_Action item_. Copy exactly the lines of the records below, and only those lines, beginning with the line that contains "- Memories :: 1" and ending with the line that contains "- Gate-level depth with buffers :: 27".

--------

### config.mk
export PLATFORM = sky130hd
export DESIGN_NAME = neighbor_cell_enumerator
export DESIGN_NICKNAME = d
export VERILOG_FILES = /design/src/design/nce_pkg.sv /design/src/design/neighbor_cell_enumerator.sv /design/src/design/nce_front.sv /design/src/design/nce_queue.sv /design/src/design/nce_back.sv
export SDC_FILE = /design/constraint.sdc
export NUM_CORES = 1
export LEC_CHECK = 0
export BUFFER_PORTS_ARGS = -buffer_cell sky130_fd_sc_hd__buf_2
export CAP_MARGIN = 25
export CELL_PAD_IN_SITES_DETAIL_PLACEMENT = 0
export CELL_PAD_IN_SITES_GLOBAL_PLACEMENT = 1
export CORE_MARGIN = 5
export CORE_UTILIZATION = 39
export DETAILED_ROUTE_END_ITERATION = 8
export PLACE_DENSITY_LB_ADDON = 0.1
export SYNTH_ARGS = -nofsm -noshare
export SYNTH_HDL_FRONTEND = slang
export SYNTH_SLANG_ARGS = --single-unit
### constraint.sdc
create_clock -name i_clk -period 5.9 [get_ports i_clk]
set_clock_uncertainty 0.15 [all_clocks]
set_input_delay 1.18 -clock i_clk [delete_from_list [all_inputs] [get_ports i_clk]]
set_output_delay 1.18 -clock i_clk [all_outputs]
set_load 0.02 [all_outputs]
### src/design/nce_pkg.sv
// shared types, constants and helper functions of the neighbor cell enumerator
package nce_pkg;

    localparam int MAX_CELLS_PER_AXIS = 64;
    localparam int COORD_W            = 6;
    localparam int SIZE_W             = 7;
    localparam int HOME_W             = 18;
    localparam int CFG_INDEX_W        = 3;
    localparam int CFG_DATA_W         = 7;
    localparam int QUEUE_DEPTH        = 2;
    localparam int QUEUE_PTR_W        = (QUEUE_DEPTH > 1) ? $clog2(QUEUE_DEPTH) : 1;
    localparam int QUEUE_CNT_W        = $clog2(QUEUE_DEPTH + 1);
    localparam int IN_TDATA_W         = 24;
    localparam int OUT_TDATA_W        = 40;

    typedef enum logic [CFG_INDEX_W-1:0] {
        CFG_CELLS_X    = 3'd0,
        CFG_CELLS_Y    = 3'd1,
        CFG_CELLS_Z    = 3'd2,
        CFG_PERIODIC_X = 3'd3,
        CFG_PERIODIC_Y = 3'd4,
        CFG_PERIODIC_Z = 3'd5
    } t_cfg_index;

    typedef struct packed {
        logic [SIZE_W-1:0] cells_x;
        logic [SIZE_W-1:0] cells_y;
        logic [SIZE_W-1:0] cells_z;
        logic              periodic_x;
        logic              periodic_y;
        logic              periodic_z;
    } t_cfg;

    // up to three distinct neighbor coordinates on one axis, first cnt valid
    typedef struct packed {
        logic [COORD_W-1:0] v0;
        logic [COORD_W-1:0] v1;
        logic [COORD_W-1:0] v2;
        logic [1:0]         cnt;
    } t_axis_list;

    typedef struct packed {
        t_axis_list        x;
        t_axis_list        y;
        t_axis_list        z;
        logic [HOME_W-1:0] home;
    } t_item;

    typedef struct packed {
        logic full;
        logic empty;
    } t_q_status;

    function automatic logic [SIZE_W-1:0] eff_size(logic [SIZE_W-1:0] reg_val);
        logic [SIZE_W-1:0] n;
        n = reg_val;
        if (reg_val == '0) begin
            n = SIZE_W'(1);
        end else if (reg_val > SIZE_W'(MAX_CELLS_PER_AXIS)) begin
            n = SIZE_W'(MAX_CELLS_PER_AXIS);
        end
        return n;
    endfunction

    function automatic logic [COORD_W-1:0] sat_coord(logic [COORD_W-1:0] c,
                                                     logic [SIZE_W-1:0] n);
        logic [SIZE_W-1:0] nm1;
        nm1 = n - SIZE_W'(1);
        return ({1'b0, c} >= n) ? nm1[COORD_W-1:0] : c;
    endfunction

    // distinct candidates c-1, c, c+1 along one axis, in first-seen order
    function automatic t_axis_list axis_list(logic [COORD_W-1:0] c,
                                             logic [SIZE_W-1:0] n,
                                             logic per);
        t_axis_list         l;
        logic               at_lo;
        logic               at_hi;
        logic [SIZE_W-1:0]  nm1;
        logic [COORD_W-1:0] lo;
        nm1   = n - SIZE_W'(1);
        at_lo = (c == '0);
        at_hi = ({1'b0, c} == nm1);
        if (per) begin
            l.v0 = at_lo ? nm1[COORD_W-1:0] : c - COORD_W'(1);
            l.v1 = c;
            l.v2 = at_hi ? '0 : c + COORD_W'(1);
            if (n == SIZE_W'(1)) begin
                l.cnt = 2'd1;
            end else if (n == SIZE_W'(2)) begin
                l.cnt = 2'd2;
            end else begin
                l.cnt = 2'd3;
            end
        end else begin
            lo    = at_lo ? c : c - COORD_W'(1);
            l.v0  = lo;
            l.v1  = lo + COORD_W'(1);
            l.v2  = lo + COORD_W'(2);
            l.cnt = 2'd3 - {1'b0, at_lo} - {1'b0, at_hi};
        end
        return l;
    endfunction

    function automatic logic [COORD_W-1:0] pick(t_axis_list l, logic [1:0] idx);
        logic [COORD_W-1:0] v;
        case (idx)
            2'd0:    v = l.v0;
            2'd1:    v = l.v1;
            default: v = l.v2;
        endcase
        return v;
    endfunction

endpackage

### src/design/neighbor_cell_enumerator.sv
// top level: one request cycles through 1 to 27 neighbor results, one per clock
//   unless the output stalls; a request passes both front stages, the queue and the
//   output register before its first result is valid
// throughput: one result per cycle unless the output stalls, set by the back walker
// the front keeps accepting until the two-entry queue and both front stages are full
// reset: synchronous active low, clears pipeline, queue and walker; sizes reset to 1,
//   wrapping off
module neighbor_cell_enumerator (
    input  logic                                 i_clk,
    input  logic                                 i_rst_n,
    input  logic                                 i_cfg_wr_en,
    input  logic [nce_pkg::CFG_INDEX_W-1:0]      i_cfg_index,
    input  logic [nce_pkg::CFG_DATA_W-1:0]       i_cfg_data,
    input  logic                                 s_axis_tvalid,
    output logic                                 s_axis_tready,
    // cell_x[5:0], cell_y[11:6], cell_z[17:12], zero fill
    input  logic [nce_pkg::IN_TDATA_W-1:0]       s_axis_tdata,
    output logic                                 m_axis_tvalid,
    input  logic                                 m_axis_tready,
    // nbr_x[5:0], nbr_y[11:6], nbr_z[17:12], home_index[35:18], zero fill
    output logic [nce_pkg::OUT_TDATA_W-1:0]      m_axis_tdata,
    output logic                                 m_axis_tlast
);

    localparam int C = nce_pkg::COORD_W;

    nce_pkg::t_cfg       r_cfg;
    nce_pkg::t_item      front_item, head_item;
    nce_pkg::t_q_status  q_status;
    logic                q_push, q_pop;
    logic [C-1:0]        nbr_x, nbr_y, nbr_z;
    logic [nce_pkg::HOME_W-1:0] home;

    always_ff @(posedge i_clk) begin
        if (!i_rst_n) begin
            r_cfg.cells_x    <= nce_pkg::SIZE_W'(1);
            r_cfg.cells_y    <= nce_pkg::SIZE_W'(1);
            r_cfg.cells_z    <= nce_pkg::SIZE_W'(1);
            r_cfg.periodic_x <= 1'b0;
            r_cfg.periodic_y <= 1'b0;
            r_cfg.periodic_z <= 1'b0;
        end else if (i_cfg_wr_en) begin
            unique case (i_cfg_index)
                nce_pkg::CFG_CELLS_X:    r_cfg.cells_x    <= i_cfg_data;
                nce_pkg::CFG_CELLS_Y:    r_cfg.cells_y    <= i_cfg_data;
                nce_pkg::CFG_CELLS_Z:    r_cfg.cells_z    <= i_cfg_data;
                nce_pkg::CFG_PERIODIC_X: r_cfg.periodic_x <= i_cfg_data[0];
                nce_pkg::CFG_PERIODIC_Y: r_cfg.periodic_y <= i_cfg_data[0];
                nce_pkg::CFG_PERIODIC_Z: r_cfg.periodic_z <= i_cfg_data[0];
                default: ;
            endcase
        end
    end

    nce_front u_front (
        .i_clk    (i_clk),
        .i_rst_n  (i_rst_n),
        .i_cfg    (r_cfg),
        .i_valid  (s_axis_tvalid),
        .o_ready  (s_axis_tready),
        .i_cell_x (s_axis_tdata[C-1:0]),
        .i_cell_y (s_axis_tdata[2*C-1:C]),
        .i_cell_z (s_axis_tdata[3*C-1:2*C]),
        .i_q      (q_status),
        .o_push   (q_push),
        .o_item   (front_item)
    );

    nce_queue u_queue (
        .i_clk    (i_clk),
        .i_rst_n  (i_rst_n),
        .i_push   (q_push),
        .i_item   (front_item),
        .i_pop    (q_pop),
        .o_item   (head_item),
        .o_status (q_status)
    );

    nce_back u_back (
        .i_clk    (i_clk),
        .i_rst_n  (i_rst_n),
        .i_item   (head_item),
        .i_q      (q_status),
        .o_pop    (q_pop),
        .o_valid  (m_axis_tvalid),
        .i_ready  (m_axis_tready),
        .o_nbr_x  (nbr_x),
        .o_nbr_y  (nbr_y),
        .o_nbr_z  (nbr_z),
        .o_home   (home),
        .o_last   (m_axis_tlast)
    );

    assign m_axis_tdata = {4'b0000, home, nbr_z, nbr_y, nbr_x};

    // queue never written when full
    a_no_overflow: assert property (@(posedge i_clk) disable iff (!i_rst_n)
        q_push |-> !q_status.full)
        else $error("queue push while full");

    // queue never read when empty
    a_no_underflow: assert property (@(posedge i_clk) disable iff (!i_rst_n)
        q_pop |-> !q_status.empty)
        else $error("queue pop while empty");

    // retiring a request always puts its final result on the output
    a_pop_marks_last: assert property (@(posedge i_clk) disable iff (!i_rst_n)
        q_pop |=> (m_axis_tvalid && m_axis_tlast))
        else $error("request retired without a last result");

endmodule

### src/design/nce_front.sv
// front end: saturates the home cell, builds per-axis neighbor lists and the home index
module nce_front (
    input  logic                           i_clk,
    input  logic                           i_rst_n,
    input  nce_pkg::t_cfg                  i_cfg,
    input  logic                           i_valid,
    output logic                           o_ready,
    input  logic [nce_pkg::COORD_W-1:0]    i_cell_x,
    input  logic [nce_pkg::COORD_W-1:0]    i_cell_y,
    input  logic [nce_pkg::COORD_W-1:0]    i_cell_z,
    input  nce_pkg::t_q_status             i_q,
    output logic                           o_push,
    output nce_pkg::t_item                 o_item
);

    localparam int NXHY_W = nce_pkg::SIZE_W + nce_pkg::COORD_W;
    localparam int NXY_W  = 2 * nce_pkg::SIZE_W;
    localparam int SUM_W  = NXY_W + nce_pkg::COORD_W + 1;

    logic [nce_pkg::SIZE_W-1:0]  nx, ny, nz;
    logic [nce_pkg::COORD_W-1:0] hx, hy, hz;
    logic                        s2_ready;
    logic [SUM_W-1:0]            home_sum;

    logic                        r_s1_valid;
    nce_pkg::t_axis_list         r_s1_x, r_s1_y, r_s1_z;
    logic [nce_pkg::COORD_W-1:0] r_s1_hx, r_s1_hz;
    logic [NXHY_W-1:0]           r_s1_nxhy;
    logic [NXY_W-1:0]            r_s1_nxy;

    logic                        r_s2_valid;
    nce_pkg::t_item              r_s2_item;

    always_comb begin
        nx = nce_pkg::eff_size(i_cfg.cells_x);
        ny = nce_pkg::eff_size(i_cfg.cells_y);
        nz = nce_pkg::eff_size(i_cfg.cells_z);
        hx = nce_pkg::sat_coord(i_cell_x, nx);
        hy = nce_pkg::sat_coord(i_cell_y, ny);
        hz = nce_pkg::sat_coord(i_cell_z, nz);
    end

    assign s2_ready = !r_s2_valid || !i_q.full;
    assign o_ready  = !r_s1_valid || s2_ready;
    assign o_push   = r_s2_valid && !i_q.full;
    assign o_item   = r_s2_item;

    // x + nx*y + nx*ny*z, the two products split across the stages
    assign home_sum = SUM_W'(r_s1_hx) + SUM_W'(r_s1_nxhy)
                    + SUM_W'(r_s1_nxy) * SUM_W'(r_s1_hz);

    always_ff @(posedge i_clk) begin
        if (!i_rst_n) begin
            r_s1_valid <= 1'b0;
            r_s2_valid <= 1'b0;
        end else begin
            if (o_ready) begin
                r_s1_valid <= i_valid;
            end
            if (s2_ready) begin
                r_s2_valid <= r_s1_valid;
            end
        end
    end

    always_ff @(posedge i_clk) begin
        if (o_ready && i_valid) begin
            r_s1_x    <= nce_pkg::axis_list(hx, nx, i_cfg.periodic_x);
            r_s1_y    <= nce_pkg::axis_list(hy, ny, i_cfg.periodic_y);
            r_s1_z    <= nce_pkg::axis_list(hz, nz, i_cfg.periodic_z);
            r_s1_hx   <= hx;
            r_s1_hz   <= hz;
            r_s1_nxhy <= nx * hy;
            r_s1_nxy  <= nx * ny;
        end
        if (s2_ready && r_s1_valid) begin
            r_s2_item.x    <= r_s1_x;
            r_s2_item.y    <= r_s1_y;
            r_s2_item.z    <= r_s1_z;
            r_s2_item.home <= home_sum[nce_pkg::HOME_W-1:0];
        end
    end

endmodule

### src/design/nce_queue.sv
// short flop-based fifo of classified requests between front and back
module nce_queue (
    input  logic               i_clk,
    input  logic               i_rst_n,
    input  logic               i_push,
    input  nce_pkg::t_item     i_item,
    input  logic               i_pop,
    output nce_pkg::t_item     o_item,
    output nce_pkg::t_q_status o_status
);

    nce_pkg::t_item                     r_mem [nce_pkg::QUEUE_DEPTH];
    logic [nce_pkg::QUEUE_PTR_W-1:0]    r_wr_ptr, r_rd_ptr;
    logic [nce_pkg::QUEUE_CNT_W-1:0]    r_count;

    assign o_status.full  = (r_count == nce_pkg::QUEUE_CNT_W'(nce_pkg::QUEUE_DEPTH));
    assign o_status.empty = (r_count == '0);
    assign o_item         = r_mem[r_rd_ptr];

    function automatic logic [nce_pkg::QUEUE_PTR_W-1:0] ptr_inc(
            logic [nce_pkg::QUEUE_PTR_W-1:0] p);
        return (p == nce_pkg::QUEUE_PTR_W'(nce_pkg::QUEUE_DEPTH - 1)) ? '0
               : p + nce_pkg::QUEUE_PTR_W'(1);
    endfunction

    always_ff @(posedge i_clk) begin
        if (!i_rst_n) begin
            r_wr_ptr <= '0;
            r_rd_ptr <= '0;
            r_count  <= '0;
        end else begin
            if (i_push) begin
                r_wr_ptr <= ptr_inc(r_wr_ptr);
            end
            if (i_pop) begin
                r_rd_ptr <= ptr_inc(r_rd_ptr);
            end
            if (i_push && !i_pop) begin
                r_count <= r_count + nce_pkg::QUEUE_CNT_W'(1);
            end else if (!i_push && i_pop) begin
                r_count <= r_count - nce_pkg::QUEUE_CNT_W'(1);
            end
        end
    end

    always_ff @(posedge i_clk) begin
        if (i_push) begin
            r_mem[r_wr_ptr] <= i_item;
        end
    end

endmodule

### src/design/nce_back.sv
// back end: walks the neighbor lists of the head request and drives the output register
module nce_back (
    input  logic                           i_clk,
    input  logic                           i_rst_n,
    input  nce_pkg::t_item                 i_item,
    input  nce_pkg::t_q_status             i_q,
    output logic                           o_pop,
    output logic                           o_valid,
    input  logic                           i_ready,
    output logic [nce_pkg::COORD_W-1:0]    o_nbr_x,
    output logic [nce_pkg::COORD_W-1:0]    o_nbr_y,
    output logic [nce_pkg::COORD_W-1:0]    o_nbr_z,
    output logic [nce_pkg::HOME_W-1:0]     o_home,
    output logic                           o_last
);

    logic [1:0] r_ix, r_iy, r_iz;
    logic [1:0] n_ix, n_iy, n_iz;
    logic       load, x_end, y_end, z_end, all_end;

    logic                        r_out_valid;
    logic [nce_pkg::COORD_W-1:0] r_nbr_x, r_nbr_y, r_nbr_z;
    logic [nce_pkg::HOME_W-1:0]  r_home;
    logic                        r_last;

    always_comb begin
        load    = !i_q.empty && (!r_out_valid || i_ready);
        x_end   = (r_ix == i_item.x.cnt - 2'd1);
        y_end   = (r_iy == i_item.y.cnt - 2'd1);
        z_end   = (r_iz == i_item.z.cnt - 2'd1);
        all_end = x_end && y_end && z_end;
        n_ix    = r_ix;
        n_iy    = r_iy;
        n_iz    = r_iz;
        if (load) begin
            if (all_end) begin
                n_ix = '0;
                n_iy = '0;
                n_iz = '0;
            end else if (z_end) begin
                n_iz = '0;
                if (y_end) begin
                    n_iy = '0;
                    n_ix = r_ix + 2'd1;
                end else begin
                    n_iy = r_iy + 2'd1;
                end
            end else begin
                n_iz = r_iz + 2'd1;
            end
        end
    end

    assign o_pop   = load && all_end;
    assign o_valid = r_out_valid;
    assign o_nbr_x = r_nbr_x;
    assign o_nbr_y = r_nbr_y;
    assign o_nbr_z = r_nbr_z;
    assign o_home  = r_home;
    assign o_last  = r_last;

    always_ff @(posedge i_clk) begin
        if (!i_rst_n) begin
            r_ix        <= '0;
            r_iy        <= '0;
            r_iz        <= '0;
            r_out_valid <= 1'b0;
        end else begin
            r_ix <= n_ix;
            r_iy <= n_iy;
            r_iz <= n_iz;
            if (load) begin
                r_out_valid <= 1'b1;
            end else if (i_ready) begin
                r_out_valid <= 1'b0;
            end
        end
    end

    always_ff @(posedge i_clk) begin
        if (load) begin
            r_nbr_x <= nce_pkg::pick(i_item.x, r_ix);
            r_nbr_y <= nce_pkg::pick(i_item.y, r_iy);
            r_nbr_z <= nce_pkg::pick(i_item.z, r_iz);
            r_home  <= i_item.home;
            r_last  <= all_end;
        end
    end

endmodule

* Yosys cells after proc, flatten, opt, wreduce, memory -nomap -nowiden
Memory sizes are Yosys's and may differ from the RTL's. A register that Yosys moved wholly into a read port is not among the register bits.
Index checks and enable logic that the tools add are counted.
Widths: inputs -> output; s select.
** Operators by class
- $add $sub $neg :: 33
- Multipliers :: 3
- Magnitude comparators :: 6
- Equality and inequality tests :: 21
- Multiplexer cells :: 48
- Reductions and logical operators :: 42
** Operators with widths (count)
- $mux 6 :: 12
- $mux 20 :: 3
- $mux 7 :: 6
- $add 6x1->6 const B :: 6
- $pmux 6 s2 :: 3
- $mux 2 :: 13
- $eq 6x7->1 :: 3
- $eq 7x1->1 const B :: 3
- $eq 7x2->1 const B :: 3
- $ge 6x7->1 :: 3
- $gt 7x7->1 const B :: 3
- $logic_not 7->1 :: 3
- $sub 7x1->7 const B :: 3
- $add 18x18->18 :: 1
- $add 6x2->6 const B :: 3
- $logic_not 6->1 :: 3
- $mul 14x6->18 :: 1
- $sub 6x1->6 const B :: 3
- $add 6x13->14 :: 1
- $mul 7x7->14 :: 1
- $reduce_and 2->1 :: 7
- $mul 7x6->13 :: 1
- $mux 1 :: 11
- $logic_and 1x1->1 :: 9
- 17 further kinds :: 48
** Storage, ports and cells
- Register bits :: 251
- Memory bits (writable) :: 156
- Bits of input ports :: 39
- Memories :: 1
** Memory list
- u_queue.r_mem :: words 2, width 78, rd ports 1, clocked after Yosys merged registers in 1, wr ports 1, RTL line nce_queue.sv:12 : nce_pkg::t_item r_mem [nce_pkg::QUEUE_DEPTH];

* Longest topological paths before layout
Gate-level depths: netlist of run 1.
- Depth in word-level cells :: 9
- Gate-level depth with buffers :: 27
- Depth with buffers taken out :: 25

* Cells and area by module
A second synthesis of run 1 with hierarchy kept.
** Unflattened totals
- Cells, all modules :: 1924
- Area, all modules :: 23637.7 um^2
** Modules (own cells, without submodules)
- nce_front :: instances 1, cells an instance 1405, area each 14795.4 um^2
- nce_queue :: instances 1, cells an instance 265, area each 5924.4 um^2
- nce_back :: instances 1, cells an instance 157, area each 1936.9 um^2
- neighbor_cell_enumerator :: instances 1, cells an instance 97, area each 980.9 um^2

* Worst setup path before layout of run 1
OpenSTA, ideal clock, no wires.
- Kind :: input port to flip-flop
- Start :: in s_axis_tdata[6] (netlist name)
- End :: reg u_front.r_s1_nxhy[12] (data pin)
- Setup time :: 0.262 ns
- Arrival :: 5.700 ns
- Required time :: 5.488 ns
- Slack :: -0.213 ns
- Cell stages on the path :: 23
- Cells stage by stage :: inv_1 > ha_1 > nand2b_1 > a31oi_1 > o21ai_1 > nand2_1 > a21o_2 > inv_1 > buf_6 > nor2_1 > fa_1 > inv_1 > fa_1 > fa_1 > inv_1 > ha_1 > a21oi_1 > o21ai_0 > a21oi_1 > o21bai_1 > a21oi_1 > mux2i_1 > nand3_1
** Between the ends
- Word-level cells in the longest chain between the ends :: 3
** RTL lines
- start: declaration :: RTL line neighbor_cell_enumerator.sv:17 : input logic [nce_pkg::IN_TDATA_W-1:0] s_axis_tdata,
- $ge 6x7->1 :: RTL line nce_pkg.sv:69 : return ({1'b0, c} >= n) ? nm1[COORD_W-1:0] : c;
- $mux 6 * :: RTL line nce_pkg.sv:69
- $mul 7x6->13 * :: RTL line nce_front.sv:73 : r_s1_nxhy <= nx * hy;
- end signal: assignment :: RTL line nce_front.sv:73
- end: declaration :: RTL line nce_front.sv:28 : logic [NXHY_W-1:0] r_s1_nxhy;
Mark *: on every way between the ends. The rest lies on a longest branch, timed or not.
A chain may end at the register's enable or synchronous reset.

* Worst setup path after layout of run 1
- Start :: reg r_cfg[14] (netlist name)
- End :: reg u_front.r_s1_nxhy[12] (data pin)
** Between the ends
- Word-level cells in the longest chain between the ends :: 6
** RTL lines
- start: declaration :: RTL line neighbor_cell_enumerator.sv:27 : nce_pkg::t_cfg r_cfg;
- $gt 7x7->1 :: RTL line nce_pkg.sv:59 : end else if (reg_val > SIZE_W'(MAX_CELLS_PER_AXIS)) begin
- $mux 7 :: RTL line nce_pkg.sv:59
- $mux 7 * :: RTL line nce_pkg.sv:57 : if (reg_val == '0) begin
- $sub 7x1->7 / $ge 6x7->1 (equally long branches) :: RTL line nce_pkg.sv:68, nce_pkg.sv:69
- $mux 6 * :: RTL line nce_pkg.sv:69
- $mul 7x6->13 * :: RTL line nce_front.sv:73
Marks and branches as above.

--------

_Answer area_.
- Memories :: 1
** Memory list
- u_queue.r_mem :: words 2, width 78, rd ports 1, clocked after Yosys merged registers in 1, wr ports 1, RTL line nce_queue.sv:12 : nce_pkg::t_item r_mem [nce_pkg::QUEUE_DEPTH];

* Longest topological paths before layout
Gate-level depths: netlist of run 1.
- Depth in word-level cells :: 9
- Gate-level depth with buffers :: 27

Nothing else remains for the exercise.